(Saved entries)
_ _ _ _ _
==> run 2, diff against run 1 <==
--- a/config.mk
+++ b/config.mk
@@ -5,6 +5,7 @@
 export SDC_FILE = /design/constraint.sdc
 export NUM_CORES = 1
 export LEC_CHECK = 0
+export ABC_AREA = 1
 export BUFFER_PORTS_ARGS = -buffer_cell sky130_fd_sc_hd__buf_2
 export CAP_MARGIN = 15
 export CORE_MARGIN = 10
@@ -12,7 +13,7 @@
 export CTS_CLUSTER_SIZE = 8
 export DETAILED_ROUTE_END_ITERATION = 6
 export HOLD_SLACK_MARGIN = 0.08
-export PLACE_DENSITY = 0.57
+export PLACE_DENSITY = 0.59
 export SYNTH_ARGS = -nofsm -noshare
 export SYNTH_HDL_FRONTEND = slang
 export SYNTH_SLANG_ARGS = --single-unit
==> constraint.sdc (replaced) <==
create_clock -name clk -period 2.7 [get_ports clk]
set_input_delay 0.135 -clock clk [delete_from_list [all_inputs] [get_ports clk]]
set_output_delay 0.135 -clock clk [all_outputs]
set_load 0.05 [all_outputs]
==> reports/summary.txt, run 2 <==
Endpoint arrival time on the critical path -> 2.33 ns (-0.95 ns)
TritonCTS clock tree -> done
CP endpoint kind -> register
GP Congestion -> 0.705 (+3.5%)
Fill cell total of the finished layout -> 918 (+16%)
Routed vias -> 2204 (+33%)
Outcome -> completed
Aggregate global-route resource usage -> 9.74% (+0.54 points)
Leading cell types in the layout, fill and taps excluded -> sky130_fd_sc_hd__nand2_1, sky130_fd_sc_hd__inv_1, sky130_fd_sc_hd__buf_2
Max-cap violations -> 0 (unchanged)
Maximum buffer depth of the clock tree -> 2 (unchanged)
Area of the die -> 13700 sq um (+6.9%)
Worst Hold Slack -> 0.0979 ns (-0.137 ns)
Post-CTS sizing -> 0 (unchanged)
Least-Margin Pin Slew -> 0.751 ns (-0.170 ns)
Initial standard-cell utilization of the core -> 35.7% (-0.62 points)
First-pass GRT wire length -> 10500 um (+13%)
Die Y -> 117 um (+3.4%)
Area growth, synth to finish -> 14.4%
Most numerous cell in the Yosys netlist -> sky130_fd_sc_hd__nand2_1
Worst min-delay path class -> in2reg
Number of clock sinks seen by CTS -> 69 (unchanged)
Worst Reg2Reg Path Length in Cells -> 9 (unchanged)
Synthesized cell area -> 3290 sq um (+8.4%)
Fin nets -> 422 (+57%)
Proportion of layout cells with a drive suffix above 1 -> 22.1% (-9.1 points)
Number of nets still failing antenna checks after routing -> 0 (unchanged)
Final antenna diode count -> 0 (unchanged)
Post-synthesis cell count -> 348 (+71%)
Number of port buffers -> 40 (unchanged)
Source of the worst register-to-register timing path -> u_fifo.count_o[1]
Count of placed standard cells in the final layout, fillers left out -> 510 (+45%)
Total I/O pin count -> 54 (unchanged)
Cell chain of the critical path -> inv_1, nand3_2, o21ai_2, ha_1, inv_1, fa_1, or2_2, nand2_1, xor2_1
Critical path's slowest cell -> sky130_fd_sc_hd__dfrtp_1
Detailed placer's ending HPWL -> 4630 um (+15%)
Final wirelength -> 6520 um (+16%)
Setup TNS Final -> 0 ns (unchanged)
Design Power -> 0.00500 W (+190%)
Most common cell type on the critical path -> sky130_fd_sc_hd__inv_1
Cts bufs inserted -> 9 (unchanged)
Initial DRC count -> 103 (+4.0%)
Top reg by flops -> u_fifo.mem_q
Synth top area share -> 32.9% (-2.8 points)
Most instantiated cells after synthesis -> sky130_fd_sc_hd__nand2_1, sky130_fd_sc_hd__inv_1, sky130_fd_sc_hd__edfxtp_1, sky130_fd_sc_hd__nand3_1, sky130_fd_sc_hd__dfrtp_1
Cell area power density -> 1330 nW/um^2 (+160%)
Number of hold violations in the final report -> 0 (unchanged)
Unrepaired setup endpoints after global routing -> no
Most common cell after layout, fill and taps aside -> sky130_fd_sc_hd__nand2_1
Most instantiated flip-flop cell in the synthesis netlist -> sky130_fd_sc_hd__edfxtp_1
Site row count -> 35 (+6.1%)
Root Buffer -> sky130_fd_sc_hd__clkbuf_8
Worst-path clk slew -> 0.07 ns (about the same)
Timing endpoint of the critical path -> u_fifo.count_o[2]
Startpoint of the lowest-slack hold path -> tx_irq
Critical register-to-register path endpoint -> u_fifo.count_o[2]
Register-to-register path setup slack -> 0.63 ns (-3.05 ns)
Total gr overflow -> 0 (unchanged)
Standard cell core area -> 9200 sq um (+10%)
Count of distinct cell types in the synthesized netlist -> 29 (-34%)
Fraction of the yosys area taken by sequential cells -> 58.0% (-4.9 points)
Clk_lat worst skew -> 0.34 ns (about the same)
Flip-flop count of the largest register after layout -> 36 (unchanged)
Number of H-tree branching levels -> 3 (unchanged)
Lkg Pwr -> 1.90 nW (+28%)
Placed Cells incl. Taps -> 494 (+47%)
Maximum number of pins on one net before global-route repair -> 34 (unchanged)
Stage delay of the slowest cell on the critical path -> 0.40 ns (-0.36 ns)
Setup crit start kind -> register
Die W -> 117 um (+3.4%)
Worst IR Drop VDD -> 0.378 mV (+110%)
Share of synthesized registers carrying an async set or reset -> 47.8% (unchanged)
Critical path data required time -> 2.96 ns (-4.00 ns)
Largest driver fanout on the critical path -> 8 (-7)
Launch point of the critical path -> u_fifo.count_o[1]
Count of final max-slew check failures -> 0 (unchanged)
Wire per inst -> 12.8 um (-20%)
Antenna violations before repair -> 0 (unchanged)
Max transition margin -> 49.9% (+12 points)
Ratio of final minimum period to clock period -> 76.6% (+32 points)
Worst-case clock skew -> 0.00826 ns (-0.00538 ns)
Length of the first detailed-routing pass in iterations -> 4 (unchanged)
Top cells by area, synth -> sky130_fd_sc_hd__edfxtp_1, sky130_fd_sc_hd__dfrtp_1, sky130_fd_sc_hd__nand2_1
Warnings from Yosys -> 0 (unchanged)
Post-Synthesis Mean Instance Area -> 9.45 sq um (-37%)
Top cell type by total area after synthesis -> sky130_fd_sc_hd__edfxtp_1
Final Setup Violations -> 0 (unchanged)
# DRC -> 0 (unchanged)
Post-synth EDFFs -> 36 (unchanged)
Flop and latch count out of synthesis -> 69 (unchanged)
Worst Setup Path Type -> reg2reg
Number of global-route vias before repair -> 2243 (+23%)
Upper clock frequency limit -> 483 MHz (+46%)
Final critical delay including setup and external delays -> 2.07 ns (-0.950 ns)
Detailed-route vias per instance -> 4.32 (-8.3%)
_ _ _ _ _
Beginning at the first line of the data above, retype each line until you reach the line containing "Fin nets -> 422 (+57%)", and include that one too. Add nothing else.

==> run 2, diff against run 1 <==
--- a/config.mk
+++ b/config.mk
@@ -5,6 +5,7 @@
 export SDC_FILE = /design/constraint.sdc
 export NUM_CORES = 1
 export LEC_CHECK = 0
+export ABC_AREA = 1
 export BUFFER_PORTS_ARGS = -buffer_cell sky130_fd_sc_hd__buf_2
 export CAP_MARGIN = 15
 export CORE_MARGIN = 10
@@ -12,7 +13,7 @@
 export CTS_CLUSTER_SIZE = 8
 export DETAILED_ROUTE_END_ITERATION = 6
 export HOLD_SLACK_MARGIN = 0.08
-export PLACE_DENSITY = 0.57
+export PLACE_DENSITY = 0.59
 export SYNTH_ARGS = -nofsm -noshare
 export SYNTH_HDL_FRONTEND = slang
 export SYNTH_SLANG_ARGS = --single-unit
==> constraint.sdc (replaced) <==
create_clock -name clk -period 2.7 [get_ports clk]
set_input_delay 0.135 -clock clk [delete_from_list [all_inputs] [get_ports clk]]
set_output_delay 0.135 -clock clk [all_outputs]
set_load 0.05 [all_outputs]
==> reports/summary.txt, run 2 <==
Endpoint arrival time on the critical path -> 2.33 ns (-0.95 ns)
TritonCTS clock tree -> done
CP endpoint kind -> register
GP Congestion -> 0.705 (+3.5%)
Fill cell total of the finished layout -> 918 (+16%)
Routed vias -> 2204 (+33%)
Outcome -> completed
Aggregate global-route resource usage -> 9.74% (+0.54 points)
Leading cell types in the layout, fill and taps excluded -> sky130_fd_sc_hd__nand2_1, sky130_fd_sc_hd__inv_1, sky130_fd_sc_hd__buf_2
Max-cap violations -> 0 (unchanged)
Maximum buffer depth of the clock tree -> 2 (unchanged)
Area of the die -> 13700 sq um (+6.9%)
Worst Hold Slack -> 0.0979 ns (-0.137 ns)
Post-CTS sizing -> 0 (unchanged)
Least-Margin Pin Slew -> 0.751 ns (-0.170 ns)
Initial standard-cell utilization of the core -> 35.7% (-0.62 points)
First-pass GRT wire length -> 10500 um (+13%)
Die Y -> 117 um (+3.4%)
Area growth, synth to finish -> 14.4%
Most numerous cell in the Yosys netlist -> sky130_fd_sc_hd__nand2_1
Worst min-delay path class -> in2reg
Number of clock sinks seen by CTS -> 69 (unchanged)
Worst Reg2Reg Path Length in Cells -> 9 (unchanged)
Synthesized cell area -> 3290 sq um (+8.4%)
Fin nets -> 422 (+57%)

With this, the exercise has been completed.